阪神淡路大震災から25年。あの当時はまさか自分が医者になるとは思っていなかったし、ましてや災害医療に関わる事になるとは思っていなかった。あの日から四半世紀がたち、震災の教訓を反映し災害医療は大幅に前進した、と思う。
最も象徴的なものはクラッシュ症候群だろう。当時は多くの方が救助後に命を落とした。一方で以前参加した警察・消防・陸自との合同訓練ではクラッシュ症候群に対する対応はかなり洗練されていた。瓦礫にはさまれた人を救助する前には必ず医療チームに要請が来て、我々はその瓦礫の中で静脈路を確保し、輸液負荷をかけてから、瓦礫が救助隊によって除去される。

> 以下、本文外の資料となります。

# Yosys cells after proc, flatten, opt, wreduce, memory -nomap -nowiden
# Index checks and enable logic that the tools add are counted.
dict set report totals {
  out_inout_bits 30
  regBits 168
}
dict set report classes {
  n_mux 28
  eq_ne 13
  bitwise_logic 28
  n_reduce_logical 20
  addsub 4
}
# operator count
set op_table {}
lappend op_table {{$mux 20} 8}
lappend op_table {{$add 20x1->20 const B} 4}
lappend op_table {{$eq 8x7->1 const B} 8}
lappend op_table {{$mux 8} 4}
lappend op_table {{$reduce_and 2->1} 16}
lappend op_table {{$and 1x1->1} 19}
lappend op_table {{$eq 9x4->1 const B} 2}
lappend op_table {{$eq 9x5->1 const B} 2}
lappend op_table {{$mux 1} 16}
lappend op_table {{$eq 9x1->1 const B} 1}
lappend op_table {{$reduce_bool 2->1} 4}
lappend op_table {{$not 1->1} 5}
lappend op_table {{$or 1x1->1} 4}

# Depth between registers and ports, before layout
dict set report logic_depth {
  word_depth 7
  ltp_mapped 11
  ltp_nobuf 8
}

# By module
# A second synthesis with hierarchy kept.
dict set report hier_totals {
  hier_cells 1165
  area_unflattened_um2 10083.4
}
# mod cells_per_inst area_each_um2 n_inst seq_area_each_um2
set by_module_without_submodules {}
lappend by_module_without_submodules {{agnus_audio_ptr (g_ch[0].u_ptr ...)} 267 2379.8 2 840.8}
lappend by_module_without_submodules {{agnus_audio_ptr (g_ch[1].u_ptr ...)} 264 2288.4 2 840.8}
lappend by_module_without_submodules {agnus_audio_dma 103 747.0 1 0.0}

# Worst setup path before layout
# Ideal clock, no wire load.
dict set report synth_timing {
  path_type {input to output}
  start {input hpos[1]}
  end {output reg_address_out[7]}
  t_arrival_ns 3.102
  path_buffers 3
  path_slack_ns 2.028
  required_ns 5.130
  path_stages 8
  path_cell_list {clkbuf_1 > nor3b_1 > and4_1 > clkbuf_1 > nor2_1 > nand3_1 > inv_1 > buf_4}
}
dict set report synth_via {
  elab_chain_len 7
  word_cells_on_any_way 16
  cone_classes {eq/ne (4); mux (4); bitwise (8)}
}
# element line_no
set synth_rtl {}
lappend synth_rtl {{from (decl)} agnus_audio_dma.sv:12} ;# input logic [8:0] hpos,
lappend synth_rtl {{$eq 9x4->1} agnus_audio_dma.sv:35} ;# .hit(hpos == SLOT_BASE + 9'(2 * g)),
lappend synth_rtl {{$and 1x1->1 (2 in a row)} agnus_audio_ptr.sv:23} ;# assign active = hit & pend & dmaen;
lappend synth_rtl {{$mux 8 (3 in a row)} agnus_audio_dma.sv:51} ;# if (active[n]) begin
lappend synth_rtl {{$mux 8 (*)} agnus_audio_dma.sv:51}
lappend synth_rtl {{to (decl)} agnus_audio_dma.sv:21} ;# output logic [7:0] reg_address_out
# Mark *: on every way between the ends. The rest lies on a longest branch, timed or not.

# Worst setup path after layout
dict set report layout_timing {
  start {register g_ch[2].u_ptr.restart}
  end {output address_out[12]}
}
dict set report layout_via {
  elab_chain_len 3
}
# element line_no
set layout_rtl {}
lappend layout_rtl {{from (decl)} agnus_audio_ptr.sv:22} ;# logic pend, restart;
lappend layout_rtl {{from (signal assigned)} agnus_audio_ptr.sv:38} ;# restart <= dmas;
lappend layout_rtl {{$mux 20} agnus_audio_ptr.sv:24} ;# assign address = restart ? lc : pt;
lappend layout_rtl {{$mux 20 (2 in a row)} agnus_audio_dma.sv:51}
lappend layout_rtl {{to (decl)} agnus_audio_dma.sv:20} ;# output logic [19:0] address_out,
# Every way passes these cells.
<file path="src/rtl/minesweeper_pkg.sv">
// Shared definitions for the minesweeper board display: tile-word field positions,
// colour constants, count palette and 640x480@60 VGA timing.
package minesweeper_pkg;

  localparam int REVEALED_BIT = 0;
  localparam int MINE_BIT     = 1;
  localparam int FLAG_BIT     = 2;
  localparam int COUNT_LSB    = 4;
  localparam int COUNT_MSB    = 7;

  typedef logic [11:0] rgb_t;

  localparam rgb_t C_BLACK      = 12'h000;
  localparam rgb_t C_HIDDEN     = 12'h888;
  localparam rgb_t C_FLAG       = 12'hF80;
  localparam rgb_t C_MINE       = 12'hF00;
  localparam rgb_t C_BAD_COUNT  = 12'hF0F;
  localparam rgb_t C_BACKGROUND = 12'h222;
  localparam rgb_t C_CURSOR     = 12'hFF0;

  localparam rgb_t COUNT_PAL [0:8] = '{
    12'hCCC, 12'h00F, 12'h0A0, 12'hD00, 12'h008,
    12'h800, 12'h088, 12'h444, 12'hAAA
  };

  localparam int H_VIS  = 640;
  localparam int H_FP   = 16;
  localparam int H_SYNC = 96;
  localparam int H_BP   = 48;
  localparam int V_VIS  = 480;
  localparam int V_FP   = 10;
  localparam int V_SYNC = 2;
  localparam int V_BP   = 33;

  // Counts above 8 cannot occur on a real board, so they get a loud marker colour.
  function automatic rgb_t count_colour(input logic [3:0] cnt);
    if (cnt > 4'd8) return C_BAD_COUNT;
    return COUNT_PAL[cnt];
  endfunction

endpackage

</file>
<file path="src/rtl/vga_timing.sv">
// VGA raster generator: pixel-clock divider, horizontal/vertical counters and the
// raw sync/active levels plus registered vblank and frame_start.
module vga_timing
  import minesweeper_pkg::*;
#(
  parameter int PIX_DIV   = 4,
  parameter int H_VISIBLE = minesweeper_pkg::H_VIS,
  parameter int H_FRONT   = minesweeper_pkg::H_FP,
  parameter int H_SYNC_W  = minesweeper_pkg::H_SYNC,
  parameter int H_BACK    = minesweeper_pkg::H_BP,
  parameter int V_VISIBLE = minesweeper_pkg::V_VIS,
  parameter int V_FRONT   = minesweeper_pkg::V_FP,
  parameter int V_SYNC_W  = minesweeper_pkg::V_SYNC,
  parameter int V_BACK    = minesweeper_pkg::V_BP
) (
  input  logic       clk,
  input  logic       reset,
  output logic       o_pix_new,
  output logic [9:0] o_hcnt,
  output logic [9:0] o_vcnt,
  output logic       o_hsync,
  output logic       o_vsync,
  output logic       o_active,
  output logic       o_vblank,
  output logic       o_frame_start
);
  localparam int DIV_W    = $clog2(PIX_DIV);
  localparam int H_TOT    = H_VISIBLE + H_FRONT + H_SYNC_W + H_BACK;
  localparam int V_TOT    = V_VISIBLE + V_FRONT + V_SYNC_W + V_BACK;
  localparam int HS_START = H_VISIBLE + H_FRONT;
  localparam int VS_START = V_VISIBLE + V_FRONT;

  logic [DIV_W-1:0] r_div;
  logic [9:0]       r_hcnt;
  logic [9:0]       r_vcnt;
  logic             r_vblank;
  logic             r_frame_start;
  logic             w_tick;

  assign w_tick    = (r_div == DIV_W'(PIX_DIV - 1));
  // First clk of a pixel: the counters were loaded on the previous edge.
  assign o_pix_new = (r_div == '0);

  always_ff @(posedge clk or posedge reset) begin
    if (reset) begin
      r_div         <= '0;
      r_hcnt        <= '0;
      r_vcnt        <= '0;
      r_vblank      <= 1'b0;
      r_frame_start <= 1'b0;
    end else begin
      r_div <= w_tick ? '0 : r_div + DIV_W'(1);
      if (w_tick) begin
        if (r_hcnt == 10'(H_TOT - 1)) begin
          r_hcnt <= '0;
          r_vcnt <= (r_vcnt == 10'(V_TOT - 1)) ? '0 : r_vcnt + 10'd1;
        end else begin
          r_hcnt <= r_hcnt + 10'd1;
        end
      end
      r_vblank      <= (r_vcnt >= 10'(V_VISIBLE));
      r_frame_start <= o_pix_new && (r_hcnt == '0) && (r_vcnt == 10'(V_VISIBLE));
    end
  end

  assign o_hcnt        = r_hcnt;
  assign o_vcnt        = r_vcnt;
  assign o_hsync       = !((r_hcnt >= 10'(HS_START)) && (r_hcnt < 10'(HS_START + H_SYNC_W)));
  assign o_vsync       = !((r_vcnt >= 10'(VS_START)) && (r_vcnt < 10'(VS_START + V_SYNC_W)));
  assign o_active      = (r_hcnt < 10'(H_VISIBLE)) && (r_vcnt < 10'(V_VISIBLE));
  assign o_vblank      = r_vblank;
  assign o_frame_start = r_frame_start;

endmodule

</file>
<file path="src/rtl/vga_tile_renderer.sv">
// Minesweeper board renderer: maps each visible pixel to a tile address, decodes the
// tile word into 12-bit RGB. Define CURSOR_HILITE_EN to add cursor_idx and its highlight ring.
module vga_tile_renderer
  import minesweeper_pkg::*;
#(
  parameter int DATA_WIDTH    = 32,
  parameter int ADDRESS_WIDTH = 12,
  parameter int GRID_COLS     = 5,
  parameter int GRID_ROWS     = 5,
  parameter int TILE_PX       = 64,
  parameter int ORIGIN_X      = 160,
  parameter int ORIGIN_Y      = 80,
  parameter int PIX_DIV       = 4,
  parameter int H_VISIBLE     = minesweeper_pkg::H_VIS,
  parameter int H_FRONT       = minesweeper_pkg::H_FP,
  parameter int H_SYNC_W      = minesweeper_pkg::H_SYNC,
  parameter int H_BACK        = minesweeper_pkg::H_BP,
  parameter int V_VISIBLE     = minesweeper_pkg::V_VIS,
  parameter int V_FRONT       = minesweeper_pkg::V_FP,
  parameter int V_SYNC_W      = minesweeper_pkg::V_SYNC,
  parameter int V_BACK        = minesweeper_pkg::V_BP
) (
  input  logic                     clk,
  input  logic                     reset,
  output logic [ADDRESS_WIDTH-1:0] ram_addr,
  input  logic [DATA_WIDTH-1:0]    ram_data,
  output logic                     hsync,
  output logic                     vsync,
  output logic [11:0]              rgb,
  output logic                     vblank,
  output logic                     frame_start
`ifdef CURSOR_HILITE_EN
  ,
  input  logic [ADDRESS_WIDTH-1:0] cursor_idx
`endif
);
  localparam int TW     = $clog2(TILE_PX);
  localparam int GRID_W = GRID_COLS * TILE_PX;
  localparam int GRID_H = GRID_ROWS * TILE_PX;

  logic                     w_pix_new;
  logic [9:0]               w_hcnt;
  logic [9:0]               w_vcnt;
  logic [9:0]               w_gx;
  logic [9:0]               w_gy;
  logic                     w_hsync;
  logic                     w_vsync;
  logic                     w_active;
  logic                     w_in_grid;
  logic                     w_on_line;
  logic [ADDRESS_WIDTH-1:0] w_tile;
  logic [11:0]              w_colour;
  logic                     w_unused;

  logic r_vld_p1;
  logic r_active_p1;
  logic r_in_grid_p1;
  logic r_line_p1;
  logic r_hsync_p1;
  logic r_vsync_p1;
`ifdef CURSOR_HILITE_EN
  logic r_cursor_p1;

  function automatic logic ring_hit(input logic [TW-1:0] off);
    return (off == TW'(1)) || (off == TW'(2)) ||
           (off == TW'(TILE_PX - 2)) || (off == TW'(TILE_PX - 1));
  endfunction
`endif

  function automatic logic [11:0] decode_tile(input logic revealed, input logic mine,
                                              input logic flagged, input logic [3:0] count);
    if (!revealed) return flagged ? C_FLAG : C_HIDDEN;
    if (mine) return C_MINE;
    return count_colour(count);
  endfunction

  vga_timing #(
    .PIX_DIV  (PIX_DIV),
    .H_VISIBLE(H_VISIBLE),
    .H_FRONT  (H_FRONT),
    .H_SYNC_W (H_SYNC_W),
    .H_BACK   (H_BACK),
    .V_VISIBLE(V_VISIBLE),
    .V_FRONT  (V_FRONT),
    .V_SYNC_W (V_SYNC_W),
    .V_BACK   (V_BACK)
  ) u_timing (
    .clk          (clk),
    .reset        (reset),
    .o_pix_new    (w_pix_new),
    .o_hcnt       (w_hcnt),
    .o_vcnt       (w_vcnt),
    .o_hsync      (w_hsync),
    .o_vsync      (w_vsync),
    .o_active     (w_active),
    .o_vblank     (vblank),
    .o_frame_start(frame_start)
  );

  // ---- stage p1: tile address to RAM, pixel attributes staged alongside ----
  assign w_gx      = w_hcnt - 10'(ORIGIN_X);
  assign w_gy      = w_vcnt - 10'(ORIGIN_Y);
  assign w_in_grid = (w_hcnt >= 10'(ORIGIN_X)) && (w_hcnt < 10'(ORIGIN_X + GRID_W)) &&
                     (w_vcnt >= 10'(ORIGIN_Y)) && (w_vcnt < 10'(ORIGIN_Y + GRID_H));
  assign w_tile    = ADDRESS_WIDTH'(w_gy[9:TW]) * ADDRESS_WIDTH'(GRID_COLS) +
                     ADDRESS_WIDTH'(w_gx[9:TW]);
  assign w_on_line = (w_gx[TW-1:0] == '0) || (w_gy[TW-1:0] == '0);
  assign w_unused  = ^{ram_data[DATA_WIDTH-1:8], ram_data[3]};

  always_ff @(posedge clk or posedge reset) begin
    if (reset) begin
      ram_addr <= '0;
      r_vld_p1 <= 1'b0;
    end else begin
      r_vld_p1 <= w_pix_new;
      if (w_pix_new && w_in_grid) ram_addr <= w_tile;
    end
  end

  always_ff @(posedge clk) begin
    if (w_pix_new) begin
      r_active_p1  <= w_active;
      r_in_grid_p1 <= w_in_grid;
      r_line_p1    <= w_on_line;
      r_hsync_p1   <= w_hsync;
      r_vsync_p1   <= w_vsync;
`ifdef CURSOR_HILITE_EN
      r_cursor_p1  <= (w_tile == cursor_idx) && (ring_hit(w_gx[TW-1:0]) || ring_hit(w_gy[TW-1:0]));
`endif
    end
  end

  // ---- stage p2: RAM word arrived on the p1 negedge; colour and sync leave together ----
  always_comb begin
    w_colour = C_BLACK;
    if (r_active_p1) begin
      if (!r_in_grid_p1) begin
        w_colour = C_BACKGROUND;
      end else if (!r_line_p1) begin
        w_colour = decode_tile(ram_data[REVEALED_BIT], ram_data[MINE_BIT], ram_data[FLAG_BIT],
                               ram_data[COUNT_MSB:COUNT_LSB]);
      end
`ifdef CURSOR_HILITE_EN
      if (r_in_grid_p1 && r_cursor_p1) w_colour = C_CURSOR;
`endif
    end
  end

  always_ff @(posedge clk or posedge reset) begin
    if (reset) begin
      rgb   <= '0;
      hsync <= 1'b1;
      vsync <= 1'b1;
    end else if (r_vld_p1) begin
      rgb   <= w_colour;
      hsync <= r_hsync_p1;
      vsync <= r_vsync_p1;
    end
  end

endmodule

</file>
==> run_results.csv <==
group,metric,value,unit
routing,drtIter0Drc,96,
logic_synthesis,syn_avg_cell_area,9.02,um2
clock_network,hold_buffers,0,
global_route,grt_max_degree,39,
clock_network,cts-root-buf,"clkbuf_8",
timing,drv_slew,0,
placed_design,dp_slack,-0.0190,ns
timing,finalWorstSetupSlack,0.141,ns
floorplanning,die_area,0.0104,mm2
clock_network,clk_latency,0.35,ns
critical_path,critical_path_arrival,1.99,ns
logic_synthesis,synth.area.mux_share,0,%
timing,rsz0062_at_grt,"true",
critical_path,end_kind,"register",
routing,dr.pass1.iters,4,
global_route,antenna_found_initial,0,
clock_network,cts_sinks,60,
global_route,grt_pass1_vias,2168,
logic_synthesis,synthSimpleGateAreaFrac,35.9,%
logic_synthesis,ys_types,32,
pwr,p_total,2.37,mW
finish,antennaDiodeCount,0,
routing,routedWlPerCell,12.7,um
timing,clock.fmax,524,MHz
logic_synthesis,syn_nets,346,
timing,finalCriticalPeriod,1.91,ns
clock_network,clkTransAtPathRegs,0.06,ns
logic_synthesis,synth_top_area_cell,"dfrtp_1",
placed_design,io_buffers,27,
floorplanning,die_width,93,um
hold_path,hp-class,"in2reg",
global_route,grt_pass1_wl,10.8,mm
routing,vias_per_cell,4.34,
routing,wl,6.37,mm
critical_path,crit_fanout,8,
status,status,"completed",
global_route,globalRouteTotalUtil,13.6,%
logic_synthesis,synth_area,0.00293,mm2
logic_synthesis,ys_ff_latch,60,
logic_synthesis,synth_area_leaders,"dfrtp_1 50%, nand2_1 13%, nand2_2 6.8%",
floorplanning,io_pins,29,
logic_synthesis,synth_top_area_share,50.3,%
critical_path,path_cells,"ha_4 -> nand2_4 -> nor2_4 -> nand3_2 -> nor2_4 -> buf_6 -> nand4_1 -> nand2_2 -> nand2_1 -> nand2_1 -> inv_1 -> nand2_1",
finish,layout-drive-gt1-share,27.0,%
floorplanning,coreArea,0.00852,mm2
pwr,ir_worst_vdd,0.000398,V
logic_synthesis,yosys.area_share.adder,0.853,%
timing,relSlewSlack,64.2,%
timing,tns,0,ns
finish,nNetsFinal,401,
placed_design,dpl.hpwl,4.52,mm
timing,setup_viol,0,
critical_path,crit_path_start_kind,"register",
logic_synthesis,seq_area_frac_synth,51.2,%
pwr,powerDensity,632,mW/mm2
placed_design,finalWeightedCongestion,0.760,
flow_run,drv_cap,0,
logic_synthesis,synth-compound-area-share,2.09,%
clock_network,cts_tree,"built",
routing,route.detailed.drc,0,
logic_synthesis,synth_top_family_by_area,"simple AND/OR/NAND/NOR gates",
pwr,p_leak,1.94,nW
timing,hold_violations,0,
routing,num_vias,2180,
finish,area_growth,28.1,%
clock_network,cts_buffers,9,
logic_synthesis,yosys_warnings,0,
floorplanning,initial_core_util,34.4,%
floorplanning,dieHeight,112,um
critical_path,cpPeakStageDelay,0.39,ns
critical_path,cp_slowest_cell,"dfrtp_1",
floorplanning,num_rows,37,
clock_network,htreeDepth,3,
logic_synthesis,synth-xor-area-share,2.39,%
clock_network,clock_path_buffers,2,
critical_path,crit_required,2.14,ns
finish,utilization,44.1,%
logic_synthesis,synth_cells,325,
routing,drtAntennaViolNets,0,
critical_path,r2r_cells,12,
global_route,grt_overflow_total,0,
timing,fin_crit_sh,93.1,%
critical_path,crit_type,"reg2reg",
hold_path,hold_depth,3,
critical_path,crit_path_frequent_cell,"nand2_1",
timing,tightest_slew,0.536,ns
## src/rtl/mem_arb_pkg.sv

```systemverilog
// ---------------------------------------------------------------------------
// mem_arb_pkg
// Shared types and defaults for the instruction/data memory port arbiter.
//   arb_state_t : arbiter FSM state (IDLE / FETCH / DATA)
//   owner_t     : which requester owns the outstanding transaction
//   TIMEOUT_DEF : default watchdog limit in wait cycles
// ---------------------------------------------------------------------------
package mem_arb_pkg;

    typedef enum logic [1:0] {
        IDLE  = 2'd0,
        FETCH = 2'd1,
        DATA  = 2'd2
    } arb_state_t;

    typedef enum logic {
        OWN_IF = 1'b0,
        OWN_D  = 1'b1
    } owner_t;

    localparam int TIMEOUT_DEF = 255;

endpackage

```

## src/rtl/mem_arb_wdog.sv

```systemverilog
// ---------------------------------------------------------------------------
// mem_arb_wdog
// Wait-cycle counter guarding an outstanding memory transaction.
//   clk, rst   : clock, synchronous active-high reset
//   i_clr      : force the count to zero
//   i_load     : start a new transaction (count the first wait cycle)
//   i_en       : a wait cycle is in progress, advance the count
//   o_expired  : TIMEOUT wait cycles have elapsed without completion
// ---------------------------------------------------------------------------
module mem_arb_wdog #(
    parameter int TIMEOUT = 255
) (
    input  logic clk,
    input  logic rst,
    input  logic i_clr,
    input  logic i_load,
    input  logic i_en,
    output logic o_expired
);

    localparam int CNT_W = $clog2(TIMEOUT + 1);

    logic [CNT_W-1:0] r_cnt;
    logic             w_expired;

    // The count equals the number of wait cycles spent so far, including the
    // current one, so the first cycle after a grant already reads 1.
    assign w_expired = (r_cnt == CNT_W'(TIMEOUT));
    assign o_expired = w_expired;

    always_ff @(posedge clk) begin
        if (rst || i_clr) begin
            r_cnt <= '0;
        end else if (i_load) begin
            r_cnt <= CNT_W'(1);
        end else if (i_en && !w_expired) begin
            r_cnt <= r_cnt + CNT_W'(1);
        end
    end

endmodule

```

## src/rtl/mem_port_arbiter.sv

```systemverilog
// ---------------------------------------------------------------------------
// mem_port_arbiter
// Shares one single-port memory between the fetch path (if_*) and the
// load/store path (d_*). One transaction at a time; data beats fetch.
//   clk, rst            : clock, synchronous active-high reset
//   if_req/if_addr      : fetch request, held until if_valid
//   if_kill             : redirect, discards the current/in-flight fetch
//   if_rdata/if_valid   : fetched word and one-cycle completion pulse
//   d_req/d_we/d_addr/d_wdata/d_be : load/store request, held until d_valid
//   d_rdata/d_valid     : load data (0 for stores) and completion pulse
//   mem_*               : registered memory request, held until ack/abort
//   mem_rdata/mem_ack   : memory response
//   stall_if/stall_mw   : pipeline freeze while a requester waits
//   bus_err             : one-cycle pulse on watchdog abort
// ---------------------------------------------------------------------------
module mem_port_arbiter
    import mem_arb_pkg::*;
#(
    parameter int ADDR_W  = 32,
    parameter int DATA_W  = 32,
    parameter int TIMEOUT = TIMEOUT_DEF
) (
    input  logic                clk,
    input  logic                rst,
    input  logic                if_req,
    input  logic [ADDR_W-1:0]   if_addr,
    input  logic                if_kill,
    output logic [DATA_W-1:0]   if_rdata,
    output logic                if_valid,
    input  logic                d_req,
    input  logic                d_we,
    input  logic [ADDR_W-1:0]   d_addr,
    input  logic [DATA_W-1:0]   d_wdata,
    input  logic [DATA_W/8-1:0] d_be,
    output logic [DATA_W-1:0]   d_rdata,
    output logic                d_valid,
    output logic                mem_req,
    output logic                mem_we,
    output logic [ADDR_W-1:0]   mem_addr,
    output logic [DATA_W-1:0]   mem_wdata,
    output logic [DATA_W/8-1:0] mem_be,
    input  logic [DATA_W-1:0]   mem_rdata,
    input  logic                mem_ack,
    output logic                stall_if,
    output logic                stall_mw,
    output logic                bus_err
);

    localparam int BE_W = DATA_W / 8;

    arb_state_t        r_state;
    arb_state_t        w_next_state;
    owner_t            w_owner;
    logic              r_kill;
    logic              w_kill;
    logic              w_grant_d;
    logic              w_grant_if;
    logic              w_busy;
    logic              w_expired;
    logic              w_wd_load;
    logic              w_wd_clr;
    logic              w_mem_req;

    logic              r_mem_we;
    logic [ADDR_W-1:0] r_mem_addr;
    logic [DATA_W-1:0] r_mem_wdata;
    logic [BE_W-1:0]   r_mem_be;
    logic [DATA_W-1:0] r_if_rdata;
    logic [DATA_W-1:0] r_d_rdata;
    logic              r_if_valid;
    logic              r_d_valid;
    logic              r_bus_err;

    // A requester whose valid is pulsing is still holding req for the
    // transaction that just finished; masking with the valid keeps it from
    // being re-granted in that cycle while the other side may be served.
    assign stall_if = if_req & ~r_if_valid;
    assign stall_mw = d_req & ~r_d_valid;

    assign w_busy     = (r_state != IDLE);
    assign w_grant_d  = (r_state == IDLE) && stall_mw;
    assign w_grant_if = (r_state == IDLE) && !stall_mw && stall_if && !if_kill;
    assign w_owner    = (r_state == FETCH) ? OWN_IF : OWN_D;
    // A kill arriving in the completing cycle must still suppress if_valid.
    assign w_kill     = r_kill | if_kill;

    // State register
    always_ff @(posedge clk) begin
        if (rst) begin
            r_state <= IDLE;
        end else begin
            r_state <= w_next_state;
        end
    end

    // Next-state logic; ack and timeout both end the transaction
    always_comb begin
        w_next_state = r_state;
        case (r_state)
            IDLE: begin
                if (w_grant_d) begin
                    w_next_state = DATA;
                end else if (w_grant_if) begin
                    w_next_state = FETCH;
                end
            end
            FETCH, DATA: begin
                if (mem_ack || w_expired) begin
                    w_next_state = IDLE;
                end
            end
            default: w_next_state = IDLE;
        endcase
    end

    // Output / control decode from the state register
    always_comb begin
        w_mem_req = 1'b0;
        w_wd_load = 1'b0;
        w_wd_clr  = 1'b0;
        case (r_state)
            IDLE: begin
                w_wd_load = w_grant_d || w_grant_if;
                w_wd_clr  = !(w_grant_d || w_grant_if);
            end
            FETCH, DATA: begin
                w_mem_req = 1'b1;
            end
            default: w_wd_clr = 1'b1;
        endcase
    end

    mem_arb_wdog #(
        .TIMEOUT (TIMEOUT)
    ) u_wdog (
        .clk       (clk),
        .rst       (rst),
        .i_clr     (w_wd_clr),
        .i_load    (w_wd_load),
        .i_en      (w_busy),
        .o_expired (w_expired)
    );

    // Request latch, response capture and kill flag
    always_ff @(posedge clk) begin
        if (rst) begin
            r_mem_we    <= 1'b0;
            r_mem_addr  <= '0;
            r_mem_wdata <= '0;
            r_mem_be    <= '0;
            r_if_rdata  <= '0;
            r_d_rdata   <= '0;
            r_if_valid  <= 1'b0;
            r_d_valid   <= 1'b0;
            r_bus_err   <= 1'b0;
            r_kill      <= 1'b0;
        end else begin
            r_if_valid <= 1'b0;
            r_d_valid  <= 1'b0;
            r_bus_err  <= 1'b0;

            if (w_grant_d) begin
                r_mem_we    <= d_we;
                r_mem_addr  <= d_addr;
                r_mem_wdata <= d_wdata;
                r_mem_be    <= d_be;
            end else if (w_grant_if) begin
                r_mem_we    <= 1'b0;
                r_mem_addr  <= if_addr;
                r_mem_wdata <= '0;
                r_mem_be    <= '1;
            end

            if (w_busy && (mem_ack || w_expired)) begin
                // Ack has priority; a timeout only counts without an ack.
                r_bus_err <= !mem_ack;
                if (w_owner == OWN_IF) begin
                    if (!w_kill) begin
                        r_if_valid <= 1'b1;
                        r_if_rdata <= mem_ack ? mem_rdata : '0;
                    end
                end else begin
                    r_d_valid <= 1'b1;
                    r_d_rdata <= (mem_ack && !r_mem_we) ? mem_rdata : '0;
                end
            end

            r_kill <= (r_state == FETCH) && (w_next_state == FETCH) && w_kill;
        end
    end

    assign mem_req   = w_mem_req;
    assign mem_we    = r_mem_we;
    assign mem_addr  = r_mem_addr;
    assign mem_wdata = r_mem_wdata;
    assign mem_be    = r_mem_be;
    assign if_rdata  = r_if_rdata;
    assign if_valid  = r_if_valid;
    assign d_rdata   = r_d_rdata;
    assign d_valid   = r_d_valid;
    assign bus_err   = r_bus_err;

endmodule

```
File: config.mk
export PLATFORM = sky130hd
export DESIGN_NAME = compensation_pingpong_buffer
export DESIGN_NICKNAME = d
export VERILOG_FILES = /design/src/rtl/compensation_pingpong_buffer.sv
export SDC_FILE = /design/constraint.sdc
export NUM_CORES = 1
export LEC_CHECK = 0
export ABC_AREA = 1
export ABC_CLOCK_PERIOD_IN_PS = 6700
export BUFFER_PORTS_ARGS = -buffer_cell sky130_fd_sc_hd__buf_2
export CORE_UTILIZATION = 27
export DETAILED_ROUTE_END_ITERATION = 7
export GPL_ROUTABILITY_DRIVEN = 1
export HOLD_SLACK_MARGIN = 0.05
export PLACE_DENSITY = 0.47
export SLEW_MARGIN = 20
export SYNTH_ARGS = -nofsm -noshare
export SYNTH_HDL_FRONTEND = slang
export SYNTH_SLANG_ARGS = --single-unit
export TNS_END_PERCENT = 50
File: constraint.sdc
create_clock -name clk -period 6.7 [get_ports clk]
set_input_delay 0 -clock clk [delete_from_list [all_inputs] [get_ports clk]]
set_output_delay 0 -clock clk [all_outputs]
set_load 0.01 [all_outputs]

私が参加したのは令和に入ってからの災害訓練であり、情報の鮮度は高いはずなので、書き溜めていた忘備録を最低限形を整えて公開しようと思う。以下の内容は個人的な振り返りの記録でもあり、また経験もまだ浅いが、これを見た誰かと知識と経験がシェアできれば幸いである。

//////////////////以下訓練参加時の所感文//////////////////

倒壊現場対応

状況
発災直後に倒壊した家屋の下に1人の要救助者がいる。2時間以上の挫滅が想定され、クラッシュ症候群の可能性が高い。当院DAMTチームに要請がかかり、救護所から倒壊家屋の現場指揮官のもとへ移動。状況のブリーフィングを受け、DAMTからの方針をご説明。救出現場まで行き、瓦礫の隙間から静脈路を確保し輸液負荷をかけた上で、レスキュー隊が瓦礫を除去。バイタル変わりない事確認した上でAEDとともに救護所に搬送

所感
阪神淡路大震災以後、警察も消防もクラッシュ症候群にとても詳しくなっており、(多分高い確率で)瓦礫除去前にDMATに要請しての処置を要求してくれる。一方で現場の処置はあくまで心停止になるまでの時間稼ぎでしかないため、透析できる医療機関にいち早く運ぶ必要がある。問題点とては2点。往々にして救護所は比較的安全な場所に設営されるので、DAMT1隊がそこを離れ倒壊現場に向かうと、救護指揮所からは目視できなくなるし、マンパワーが不足する。
限られたリソースでpreventable trauma deathを最少化するための災害医療なのでマンパワー不足は常に起きており、後ほども記載するが、救助された赤、および高い可能性で赤である要救助者を最優先する。その意味でクラッシュ症候群は自動的に赤になるので、緑、黄エリアが滞ったとしても迅速にそこから人を派遣すべきである。(ここは指揮所業務目線)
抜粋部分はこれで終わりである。